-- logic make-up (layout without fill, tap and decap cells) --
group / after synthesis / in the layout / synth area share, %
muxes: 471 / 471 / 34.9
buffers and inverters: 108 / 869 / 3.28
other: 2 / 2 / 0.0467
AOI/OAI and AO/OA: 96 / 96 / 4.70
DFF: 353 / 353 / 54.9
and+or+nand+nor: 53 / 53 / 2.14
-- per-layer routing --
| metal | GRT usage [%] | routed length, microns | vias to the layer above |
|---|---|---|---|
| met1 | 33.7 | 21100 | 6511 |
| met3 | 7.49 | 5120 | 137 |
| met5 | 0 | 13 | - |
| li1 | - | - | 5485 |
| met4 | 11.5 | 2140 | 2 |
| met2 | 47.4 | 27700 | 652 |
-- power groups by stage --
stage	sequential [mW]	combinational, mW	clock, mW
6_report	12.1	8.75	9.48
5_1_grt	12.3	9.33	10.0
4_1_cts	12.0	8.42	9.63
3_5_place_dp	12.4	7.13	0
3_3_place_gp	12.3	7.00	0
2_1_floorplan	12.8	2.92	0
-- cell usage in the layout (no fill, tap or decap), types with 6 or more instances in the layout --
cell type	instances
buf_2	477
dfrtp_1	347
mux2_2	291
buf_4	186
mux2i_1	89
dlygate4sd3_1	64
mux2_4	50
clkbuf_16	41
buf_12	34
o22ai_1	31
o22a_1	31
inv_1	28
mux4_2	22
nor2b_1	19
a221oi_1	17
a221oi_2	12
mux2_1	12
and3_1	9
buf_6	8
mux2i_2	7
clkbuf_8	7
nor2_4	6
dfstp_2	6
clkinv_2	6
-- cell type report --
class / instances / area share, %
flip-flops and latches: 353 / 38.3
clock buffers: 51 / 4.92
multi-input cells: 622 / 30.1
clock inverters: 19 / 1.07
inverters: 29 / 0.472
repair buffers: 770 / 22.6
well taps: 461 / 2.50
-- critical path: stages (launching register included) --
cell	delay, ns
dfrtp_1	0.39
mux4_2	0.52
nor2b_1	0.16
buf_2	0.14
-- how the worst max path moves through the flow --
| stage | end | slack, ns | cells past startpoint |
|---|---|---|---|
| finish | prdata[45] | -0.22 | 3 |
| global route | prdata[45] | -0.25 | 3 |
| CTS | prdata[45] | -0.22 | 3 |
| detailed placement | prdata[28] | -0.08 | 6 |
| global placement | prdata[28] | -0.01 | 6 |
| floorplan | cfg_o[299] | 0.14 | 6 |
===== src/hw/rtl/tasf_pkg.sv =====
// Package for the three-axis converter scan sequencer with frame queue.
// Holds opcode, phase and register index codes, reset values and port widths.
// No dependencies.
`timescale 1ns / 1ps

package tasf_pkg;

    typedef enum logic [1:0] {
        OP_TICK    = 2'd0,
        OP_TRIGGER = 2'd1,
        OP_CONV    = 2'd2,
        OP_READ    = 2'd3
    } t_opcode;

    typedef enum logic [2:0] {
        PH_IDLE = 3'b001,
        PH_CONV = 3'b010,
        PH_DONE = 3'b100
    } t_phase;

    typedef enum logic [1:0] {
        REG_CH_AXIS0 = 2'd0,
        REG_CH_AXIS1 = 2'd1,
        REG_CH_AXIS2 = 2'd2
    } t_reg_index;

    localparam int unsigned CH_W       = 5;
    localparam int unsigned AXIS_W     = 2;
    localparam int unsigned OUT_SMP_W  = 16;
    localparam int unsigned IN_DATA_W  = 16;
    localparam int unsigned OUT_DATA_W = 64;

    localparam logic [CH_W-1:0]   CH_AXIS0_RST = 5'd0;
    localparam logic [CH_W-1:0]   CH_AXIS1_RST = 5'd1;
    localparam logic [CH_W-1:0]   CH_AXIS2_RST = 5'd2;
    localparam logic [AXIS_W-1:0] AXIS_FIRST   = 2'd0;
    localparam logic [AXIS_W-1:0] AXIS_SECOND  = 2'd1;
    localparam logic [AXIS_W-1:0] AXIS_THIRD   = 2'd2;

    // Step outcome carried from the accept stage to the output register
    typedef struct packed {
        logic            start;
        logic [CH_W-1:0] chan;
        logic            frame_valid;
        logic            avail;
        logic            idle;
        logic            ovf;
    } t_step_info;

endpackage


===== src/hw/rtl/tasf_ring_ram.sv =====
// Frame ring storage: simple dual-port synchronous memory, registered read.
// Uses no package; depth and width come from the instantiating top level.
`timescale 1ns / 1ps

module tasf_ring_ram #(
    parameter int unsigned DEPTH  = 64,
    parameter int unsigned WIDTH  = 48,
    parameter int unsigned ADDR_W = 6
) (
    input  logic              i_clk,
    input  logic              i_we,
    input  logic [ADDR_W-1:0] i_waddr,
    input  logic [WIDTH-1:0]  i_wdata,
    input  logic              i_re,
    input  logic [ADDR_W-1:0] i_raddr,
    output logic [WIDTH-1:0]  o_rdata
);

    logic [WIDTH-1:0] r_mem [DEPTH];
    logic [WIDTH-1:0] r_rdata;

    always_ff @(posedge i_clk) begin
        if (i_we) begin
            r_mem[i_waddr] <= i_wdata;
        end
    end

    always_ff @(posedge i_clk) begin
        if (i_re) begin
            r_rdata <= r_mem[i_raddr];
        end
    end

    assign o_rdata = r_rdata;

endmodule


===== src/hw/rtl/three_axis_adc_scan_fifo_core.sv =====
// Three-axis converter scan sequencer with a frame ring (DEPTH-1 usable entries).
// Depends on tasf_pkg and tasf_ring_ram.
//
// Channel   Dir  Handshake                    Payload
// s_axis    in   s_axis_tvalid/s_axis_tready  tuser: opcode; tdata: conversion_value
// m_axis    out  m_axis_tvalid/m_axis_tready  tdata: one result per input transaction
// cfg       in   i_cfg_valid/o_cfg_ready      i_cfg_index, i_cfg_data (always ready)
//
// One input transaction per cycle while the output is not stalled; its result passes
// through the accept stage (with the ring read) and then the output register.
// Reset (i_rst_n low, synchronous) empties the ring, idles the sequencer and loads
// the default channels; no clearing pass, ring contents are only read after writes.
// A stalled output holds the accept stage, and s_axis_tready drops only when both the
// accept stage and the output register are full.
`timescale 1ns / 1ps

module three_axis_adc_scan_fifo_core #(
    parameter int unsigned DEPTH       = 64,
    parameter int unsigned SAMPLE_BITS = 16
) (
    input  logic                               i_clk,
    input  logic                               i_rst_n,
    input  logic                               s_axis_tvalid,
    output logic                               s_axis_tready,
    input  logic [tasf_pkg::IN_DATA_W-1:0]     s_axis_tdata,  // [15:0] conversion_value
    input  logic [1:0]                         s_axis_tuser,  // [1:0] opcode
    output logic                               m_axis_tvalid,
    input  logic                               m_axis_tready,
    // [0] start_conversion, [5:1] start_channel, [6] frame_valid,
    // [22:7] sample_first, [38:23] sample_second, [54:39] sample_third,
    // [55] frames_available, [56] sequencer_idle, [57] overflow, [63:58] zero
    output logic [tasf_pkg::OUT_DATA_W-1:0]    m_axis_tdata,
    input  logic                               i_cfg_valid,
    output logic                               o_cfg_ready,
    input  logic [1:0]                         i_cfg_index,
    input  logic [tasf_pkg::CH_W-1:0]          i_cfg_data
);

    localparam int unsigned PTR_W   = (DEPTH > 1) ? $clog2(DEPTH) : 1;
    localparam int unsigned FRAME_W = 3 * SAMPLE_BITS;
    localparam logic [PTR_W-1:0] PTR_LAST = PTR_W'(DEPTH - 1);

    // configuration
    logic [tasf_pkg::CH_W-1:0] r_ch0, r_ch1, r_ch2;
    logic                      cfg_we;

    assign o_cfg_ready = 1'b1;
    assign cfg_we      = i_cfg_valid & o_cfg_ready;

    always_ff @(posedge i_clk) begin
        if (!i_rst_n) begin
            r_ch0 <= tasf_pkg::CH_AXIS0_RST;
            r_ch1 <= tasf_pkg::CH_AXIS1_RST;
            r_ch2 <= tasf_pkg::CH_AXIS2_RST;
        end else if (cfg_we) begin
            case (tasf_pkg::t_reg_index'(i_cfg_index))
                tasf_pkg::REG_CH_AXIS0: r_ch0 <= i_cfg_data;
                tasf_pkg::REG_CH_AXIS1: r_ch1 <= i_cfg_data;
                tasf_pkg::REG_CH_AXIS2: r_ch2 <= i_cfg_data;
                default: ;
            endcase
        end
    end

    // sequencer and pointer state
    tasf_pkg::t_phase                r_phase, n_phase;
    logic [tasf_pkg::AXIS_W-1:0]     r_axis, n_axis;
    logic [SAMPLE_BITS-1:0]          r_asm0, n_asm0, r_asm1, n_asm1;
    logic [PTR_W-1:0]                r_wp, n_wp, r_rp, n_rp;
    logic [PTR_W-1:0]                wp_inc, rp_inc;
    logic [SAMPLE_BITS-1:0]          smp;
    tasf_pkg::t_step_info            step;

    logic                 ram_we, ram_re;
    logic [FRAME_W-1:0]   ram_wdata, ram_rdata;

    // pipeline control
    logic                    accept;
    logic                    r_s1_v;
    tasf_pkg::t_step_info    r_s1;
    logic                    s1_go;
    logic                    r_o_v;
    logic [tasf_pkg::OUT_DATA_W-1:0] r_o_data, n_o_data;

    assign s1_go         = r_s1_v & (~r_o_v | m_axis_tready);
    assign s_axis_tready = ~r_s1_v | s1_go;
    assign accept        = s_axis_tvalid & s_axis_tready;

    assign smp    = s_axis_tdata[SAMPLE_BITS-1:0];
    assign wp_inc = (r_wp == PTR_LAST) ? '0 : r_wp + 1'b1;
    assign rp_inc = (r_rp == PTR_LAST) ? '0 : r_rp + 1'b1;
    assign ram_wdata = {smp, r_asm1, r_asm0};

    always_comb begin
        n_phase = r_phase;
        n_axis  = r_axis;
        n_asm0  = r_asm0;
        n_asm1  = r_asm1;
        n_wp    = r_wp;
        n_rp    = r_rp;
        ram_we  = 1'b0;
        ram_re  = 1'b0;
        step    = '0;
        case (tasf_pkg::t_opcode'(s_axis_tuser))
            tasf_pkg::OP_TICK: begin
                if (r_phase == tasf_pkg::PH_DONE) begin
                    if (r_axis != tasf_pkg::AXIS_FIRST) begin
                        step.start = 1'b1;
                        step.chan  = (r_axis == tasf_pkg::AXIS_SECOND) ? r_ch1 : r_ch2;
                        n_phase    = tasf_pkg::PH_CONV;
                    end else begin
                        n_phase = tasf_pkg::PH_IDLE;
                    end
                end
            end
            tasf_pkg::OP_TRIGGER: begin
                if (r_phase == tasf_pkg::PH_IDLE) begin
                    n_axis     = tasf_pkg::AXIS_FIRST;
                    step.start = 1'b1;
                    step.chan  = r_ch0;
                    n_phase    = tasf_pkg::PH_CONV;
                end
            end
            tasf_pkg::OP_CONV: begin
                if (r_phase == tasf_pkg::PH_CONV) begin
                    n_phase = tasf_pkg::PH_DONE;
                    case (r_axis)
                        tasf_pkg::AXIS_FIRST: begin
                            n_asm0 = smp;
                            n_axis = tasf_pkg::AXIS_SECOND;
                        end
                        tasf_pkg::AXIS_SECOND: begin
                            n_asm1 = smp;
                            n_axis = tasf_pkg::AXIS_THIRD;
                        end
                        default: begin
                            n_axis = tasf_pkg::AXIS_FIRST;
                            if (wp_inc == r_rp) begin
                                step.ovf = 1'b1;
                            end else begin
                                ram_we = 1'b1;
                                n_wp   = wp_inc;
                            end
                        end
                    endcase
                end
            end
            default: begin
                if (r_rp != r_wp) begin
                    step.frame_valid = 1'b1;
                    ram_re           = 1'b1;
                    n_rp             = rp_inc;
                end
            end
        endcase
        step.avail = (n_rp != n_wp);
        step.idle  = (n_phase == tasf_pkg::PH_IDLE);
    end

    always_ff @(posedge i_clk) begin
        if (!i_rst_n) begin
            r_phase <= tasf_pkg::PH_IDLE;
            r_axis  <= tasf_pkg::AXIS_FIRST;
            r_asm0  <= '0;
            r_asm1  <= '0;
            r_wp    <= '0;
            r_rp    <= '0;
        end else if (accept) begin
            r_phase <= n_phase;
            r_axis  <= n_axis;
            r_asm0  <= n_asm0;
            r_asm1  <= n_asm1;
            r_wp    <= n_wp;
            r_rp    <= n_rp;
        end
    end

    tasf_ring_ram #(
        .DEPTH  (DEPTH),
        .WIDTH  (FRAME_W),
        .ADDR_W (PTR_W)
    ) u_ring (
        .i_clk   (i_clk),
        .i_we    (accept & ram_we),
        .i_waddr (r_wp),
        .i_wdata (ram_wdata),
        .i_re    (accept & ram_re),
        .i_raddr (r_rp),
        .o_rdata (ram_rdata)
    );

    // accept stage
    always_ff @(posedge i_clk) begin
        if (!i_rst_n) begin
            r_s1_v <= 1'b0;
        end else if (accept) begin
            r_s1_v <= 1'b1;
        end else if (s1_go) begin
            r_s1_v <= 1'b0;
        end
    end

    always_ff @(posedge i_clk) begin
        if (accept) begin
            r_s1 <= step;
        end
    end

    // output register
    always_comb begin
        n_o_data        = '0;
        n_o_data[0]     = r_s1.start;
        n_o_data[5:1]   = r_s1.chan;
        n_o_data[6]     = r_s1.frame_valid;
        if (r_s1.frame_valid) begin
            n_o_data[22:7]  = tasf_pkg::OUT_SMP_W'(ram_rdata[SAMPLE_BITS-1:0]);
            n_o_data[38:23] = tasf_pkg::OUT_SMP_W'(ram_rdata[2*SAMPLE_BITS-1:SAMPLE_BITS]);
            n_o_data[54:39] = tasf_pkg::OUT_SMP_W'(ram_rdata[FRAME_W-1:2*SAMPLE_BITS]);
        end
        n_o_data[55]    = r_s1.avail;
        n_o_data[56]    = r_s1.idle;
        n_o_data[57]    = r_s1.ovf;
    end

    always_ff @(posedge i_clk) begin
        if (!i_rst_n) begin
            r_o_v <= 1'b0;
        end else if (s1_go) begin
            r_o_v <= 1'b1;
        end else if (m_axis_tready) begin
            r_o_v <= 1'b0;
        end
    end

    always_ff @(posedge i_clk) begin
        if (s1_go) begin
            r_o_data <= n_o_data;
        end
    end

    assign m_axis_tvalid = r_o_v;
    assign m_axis_tdata  = r_o_data;

    // checks
    a_no_write_when_full: assert property (@(posedge i_clk) disable iff (!i_rst_n)
        (accept && ram_we) |-> (wp_inc != r_rp))
        else $error("ring written while full");

    a_no_read_when_empty: assert property (@(posedge i_clk) disable iff (!i_rst_n)
        (accept && ram_re) |-> (r_rp != r_wp))
        else $error("ring read while empty");

    a_rdata_held_in_stall: assert property (@(posedge i_clk) disable iff (!i_rst_n)
        (r_s1_v && !s1_go) |=> $stable(ram_rdata))
        else $error("ring read data changed under a stalled result");

    a_ovf_excludes_pop: assert property (@(posedge i_clk) disable iff (!i_rst_n)
        r_s1_v |-> !(r_s1.ovf && r_s1.frame_valid))
        else $error("overflow and popped frame in one step");

endmodule

===== config.mk =====
export PLATFORM = sky130hd
export DESIGN_NAME = three_axis_adc_scan_fifo_core
export DESIGN_NICKNAME = d
export VERILOG_FILES = /design/src/hw/rtl/tasf_pkg.sv /design/src/hw/rtl/tasf_ring_ram.sv /design/src/hw/rtl/three_axis_adc_scan_fifo_core.sv
export SDC_FILE = /design/constraint.sdc
export NUM_CORES = 2
export LEC_CHECK = 0
export BUFFER_PORTS_ARGS = -buffer_cell sky130_fd_sc_hd__buf_4
export CAP_MARGIN = 5
export CORE_MARGIN = 3
export CORE_UTILIZATION = 23
export CTS_CLUSTER_SIZE = 30
export DETAILED_ROUTE_END_ITERATION = 8
export GPL_ROUTABILITY_DRIVEN = 1
export GPL_TIMING_DRIVEN = 0
export MAX_ROUTING_LAYER = met4
export PLACE_DENSITY_LB_ADDON = 0.3
export REMOVE_ABC_BUFFERS = 1
export SYNTH_ARGS = -nofsm -noshare
export SYNTH_HDL_FRONTEND = slang
export SYNTH_HIERARCHICAL = 1
export SYNTH_SLANG_ARGS = --single-unit

===== constraint.sdc =====
create_clock -name i_clk -period 6.5 [get_ports i_clk]
set_input_delay 0.325 -clock i_clk [delete_from_list [all_inputs] [get_ports i_clk]]
set_output_delay 0.325 -clock i_clk [all_outputs]
set_load 0.03 [all_outputs]

# --- Word-level counts from Yosys, hierarchy flattened ---
# Memories as Yosys holds them, arrays and structs flattened. A register that Yosys moved wholly into a read port is not among the register bits.
# Cells that the tools add are included.
word_totals:
  regBits: 134
  mem_bits_rw: 3072
  inputBits: 30
  out_inout_bits: 67
  wordCells: 99
  memories: 1
classes:
  addsub: 2
  n_eq_ne: 16
  muxes: 35
  n_bitwise: 10
  reduce_logical: 16
memory_table:
  columns: ["memory", "depth", "word_bits", "rd", "rd_clocked_by_memory_dff", "write_ports", "line_no", "rtl"]
  rows:
  - ["u_ring.r_mem", 64, 48, 1, 1, 1, "tasf_ring_ram.sv:19", "logic [WIDTH-1:0] r_mem [DEPTH];"]
op_table:
  columns: ["cell", "count"]
  rows:
  - ["$mux W6", 11]
  - ["$mux W1", 13]
  - ["$add A6 B1 Y6 const B", 2]
  - ["$eq A6 B6 Y1 const B", 2]
  - ["$ne A6 B6 Y1", 2]
  - ["$pmux W6 S2", 1]
  - ["$reduce_and A4 Y1", 3]
  - ["$mux W3", 3]
  - ["$pmux W3 S3", 1]
  - ["$pmux W2 S2", 2]
  - ["$reduce_bool A2 Y1", 4]
  - ["$eq A2 B1 Y1 const B", 3]
  - ["$eq A3 B1 Y1 const B", 2]
  - ["$eq A6 B6 Y1", 1]
  - ["$logic_not A2 Y1", 3]
  - ["$mux W2", 3]
  - ["$reduce_and A2 Y1", 3]
  - ["$mux W5", 1]
  - ["$and A1 B1 Y1", 4]
  - ["$eq A2 B2 Y1 const B", 2]
  - ["$ne A2 B2 Y1 const B", 2]
  - ["$not A1 Y1", 4]
  - ["$reduce_or A4 Y1", 1]
  - ["$eq A3 B2 Y1 const B", 1]
  - ["4 further kinds", 5]

# --- Logic depth before layout (Yosys ltp) ---
logic_depth:
  word_depth: 10
  depth_mapped: 11
  ltp_nobuf: 10

# --- By module ---
# Netlist, hierarchy kept.
modules_own_cells:
  columns: ["module", "instances", "cells_per_inst", "area_each_um2", "seq_area_each_um2"]
  rows:
  - ["tasf_ring_ram", 1, 4970, 117597.8, 93689.9]
  - ["three_axis_adc_scan_fifo_core", 1, 524, 5795.6, 3363.2]

# --- Least setup slack after synthesis ---
# OpenSTA, ideal clock, no wires.
synth_timing:
  kind: "register to register"
  startpoint: "register r_wp[0]"
  endpoint: "memory u_ring.r_mem[48][0], enable pin"
  setup_ns: 0.513
  t_arrival_ns: 5.615
  required_ns: 5.987
  slack_ns: 0.372
  stages_incl_launch_ff: 12
  path_buffers: 1
  synth_period_minus_slack_ns: 6.128
  path_cell_list: "dfxtp_1 -> ha_1 -> buf_2 -> nand2_1 -> o311ai_0 -> a2111oi_4 -> o211ai_2 -> nand3_2 -> inv_1 -> nor2b_1 -> nand4b_1 -> nor3_1"
synth_via:
  elab_chain_cells: 10
  word_cells_on_any_way: 11
  cone_classes: "add/sub (1); eq/ne (2); mux (7); bitwise (1)"
synth_lines:
  columns: ["item", "line_no", "rtl"]
  rows:
  - ["start: declaration", "three_axis_adc_scan_fifo_core.sv:69", "logic [PTR_W-1:0] r_wp, n_wp, r_rp, n_rp;"]
  - ["start signal: assignment", "three_axis_adc_scan_fifo_core.sv:173", "r_wp <= n_wp;"]
  - ["$add A6 B1 Y6 or $eq A6 B6 Y1 (tied branches)", "three_axis_adc_scan_fifo_core.sv:90", "assign wp_inc = (r_wp == PTR_LAST) ? '0 : r_wp + 1'b1;"]
  - ["$mux W6", "three_axis_adc_scan_fifo_core.sv:90", null]
  - ["$eq A6 B6 Y1", "three_axis_adc_scan_fifo_core.sv:138", "if (wp_inc == r_rp) begin"]
  - ["$mux W1", "three_axis_adc_scan_fifo_core.sv:138", null]
  - ["$mux W1", "three_axis_adc_scan_fifo_core.sv:127", "case (r_axis)"]
  - ["$mux W1", "three_axis_adc_scan_fifo_core.sv:125", "if (r_phase == tasf_pkg::PH_CONV) begin"]
  - ["$mux W1", "three_axis_adc_scan_fifo_core.sv:104", "case (tasf_pkg::t_opcode'(s_axis_tuser))"]
  - ["$and A1 B1 Y1", "three_axis_adc_scan_fifo_core.sv:184", ".i_we (accept & ram_we),"]
  - ["$mux W1", "tasf_ring_ram.sv:23", "if (i_we) begin"]
  - ["$mux W1 (implied by the code)", "tasf_ring_ram.sv:24", "r_mem[i_waddr] <= i_wdata;"]
  - ["end: declaration", "tasf_ring_ram.sv:19", null]
# Several ways; a longest one is shown, not always the timed one.

# --- Final worst setup path ---
layout_timing:
  startpoint: "register r_wp[1]"
  endpoint: "memory u_ring.r_mem[30][10], enable pin"
# The elaborated chain is that of the path after synthesis.

==> metrics.cfg <==
[global_routing]
grtUsageTotal_pct = 12.7
antenna_found_initial = 11
grt-ovfl-total = 0
grt_pass1_wl_um = 489000
grt_pass1_vias = 62500
grt_max_degree = 67

[sta]
fin_crit_ns = 5.67
rsz0062_at_grt = no
tns_ns = 0
setup_slack_ns = 0.826
worst_slew_margin_rel_pct = 10.8
skew_ns = 0.0430
hold_viol_final = 0
worst_slew_pin_slew_ns = 1.34
post-route-period-util_pct = 87.3
holdWs_ns = 0.229
setup-violations-final = 0
slew_viol_final = 0
clock.fmax_mhz = 176

[synth]
synthArstFlopShare_pct = 0
netlist_area_mm2 = 0.123
synthFlopType = edfxtp_1
synthTopCellsByArea = edfxtp_1, mux4_2, dfxtp_1
yosysTopAreaCell = edfxtp_1
yosysSeqAreaShare_pct = 78.7
ys_ff_latch = 3254
synth_cell_type_count = 68
synthesis.yosys.warnings = 6
synth_edf_count = 3188
synth_top_area_share_pct = 77.6
synth.avg_cell_area_um2 = 22.5
synth_common_cells = edfxtp_1, mux4_2, nor2_1, o22ai_1, nand2_1
synthCells = 5494
synth_most_common_cell = edfxtp_1

[power_and_ir_drop]
p_clk_share_pct = 45.1
p_sw_mw = 8.44
pwr-share-seq_pct = 54.3
combPwrFrac_pct = 0.6
switching_share_pct = 20.1
p_per_area_mw_per_mm2 = 282
p_leak_nw = 44.0
vdd_drop_max_v = 0.000203
internal_power_mw = 33.6

[clock_network]
cts_buffers = 348
path_clk_slew_ns = 0.06
cts_root_buffer = clkbuf_16
worstSkewPairLatency_ns = 0.93
cts_tree = yes
clock_sinks = 3254
cts-htree-levels = 5
clk_path_buf_depth = 4
cts_setup_buffers = 0

[die]
io_pins = 97
die_w_um = 738
start_util_pct = 23.1
dieArea_mm2 = 0.545
core_region_area_mm2 = 0.533
row_count = 268
fp.dieH_um = 738

[drt]
wl_um = 347000
wl_per_cell_um = 25.9
drtPass1Iterations = 5
vias = 60100
drtIter0Drc = 6526
via_per_inst = 4.48
drtAntennaViolNets = 0
drc_errors = 0

[placement]
place_ws_ns = 0.966
dp_hpwl_um = 228000
place_area_mm2 = 0.138
io_buffers = 89
place_congestion = 0.718

[flow_run]
drv_cap = 0

[worst_setup_path]
cp.arrival_ns = 6.26
path_class = reg -> reg
cp_max_fo = 18
end_kind = flop
required_ns = 7.09
startpoint_type = flop

[layout]
area_growth_syn_to_layout_pct = 21.0
design_area_mm2 = 0.149
fin_nets = 5977
drive_above_1_share_pct = 28.2

[min_path]
hold_path_class = in -> reg

[run_status]
status = completed

==> worst paths after layout <==
| check | cells after the start | start | slack (ns) | to |
|---|---|---|---|---|
| worst min register to register | 0 | n_o_data[4] | 0.42 | m_axis_tdata[4] |
| worst max-delay path | 12 | r_wp[1] | 0.83 | u_ring/r_mem[30][10] |
| worst min-delay path | 4 | i_cfg_data[3] | 0.23 | r_ch2[3] |
| worst max register to register | 12 | r_wp[1] | 0.83 | u_ring/r_mem[30][10] |
==> cells by family (layout without fill, tap and decap cells) <==
logic type	count (synthesis)	after routing	share of synthesized area (%)
other	2	21	0.00609
xor gates and xnor gates	20	20	0.148
muxes	865	865	14.7
AOI/OAI and AO/OA	559	559	3.28
and+or+nand+nor	469	469	1.84
buffers and inverters	323	1048	1.37
DFF	3254	3254	78.7
adders and majority gates	2	2	0.0203
==> metal layers <==
layer	up-vias	wire, µm	track usage [%]
met4	0	7000	2.71
met1	33300	153000	17.3
met3	477	20100	1.88
met5	-	0	-
met2	1933	167000	20.2
li1	24300	-	-
==> through the flow <==
stage / power, mW / utilization (%) / cells
2_1_floorplan: 23.3 / - / 5182
3_3_place_gp: 23.5 / 24.6 / 12400
3_5_place_dp: 23.5 / 25.9 / 12700
4_1_cts: 42.6 / 28.0 / 13400
5_1_grt: 43.4 / 28.0 / 13400
6_report: 42.1 / 28.0 / 13400
==> sequential cells by signal, summed over array words and instances, names as in the netlist <==
| name | count |
|---|---|
| r_s1_v | 1 |
| r_wp | 6 |
| u_ring/o_rdata | 48 |
| r_ch2 | 5 |
| n_o_data | 10 |
| r_asm1 | 16 |
| m_axis_tvalid | 1 |
| u_ring/r_mem | 3072 |
| r_ch0 | 5 |
| r_ch1 | 5 |
| m_axis_tdata | 58 |
| r_phase | 3 |
| r_asm0 | 16 |
| r_rp | 6 |
| r_axis | 2 |
==> what timing repair did <==
item                      in CTS  in global routing
gates resized for setup        0                  0
hold endpoints to repair    1007                  0
hold buffers                  38                  0
==> critical path: stages (launching register included) <==
cell       delay [ns]
dfxtp_1          0.83
ha_1             0.46
nand2_1          0.17
o311ai_0         0.64
a2111oi_4        0.14
o211ai_2         0.19
nand3_2          0.22
inv_1            0.36
nor2b_1          0.31
nand3_1          0.61
nor2_4           0.83
buf_12           0.28
buf_12           0.20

§

● What needs to be done:
In exact wording, restate the lines of the data above from the first through the one holding "-- per-layer routing", and stop after that line.

● Written reply:
-- logic make-up (layout without fill, tap and decap cells) --
group / after synthesis / in the layout / synth area share, %
muxes: 471 / 471 / 34.9
buffers and inverters: 108 / 869 / 3.28
other: 2 / 2 / 0.0467
AOI/OAI and AO/OA: 96 / 96 / 4.70
DFF: 353 / 353 / 54.9
and+or+nand+nor: 53 / 53 / 2.14
-- per-layer routing --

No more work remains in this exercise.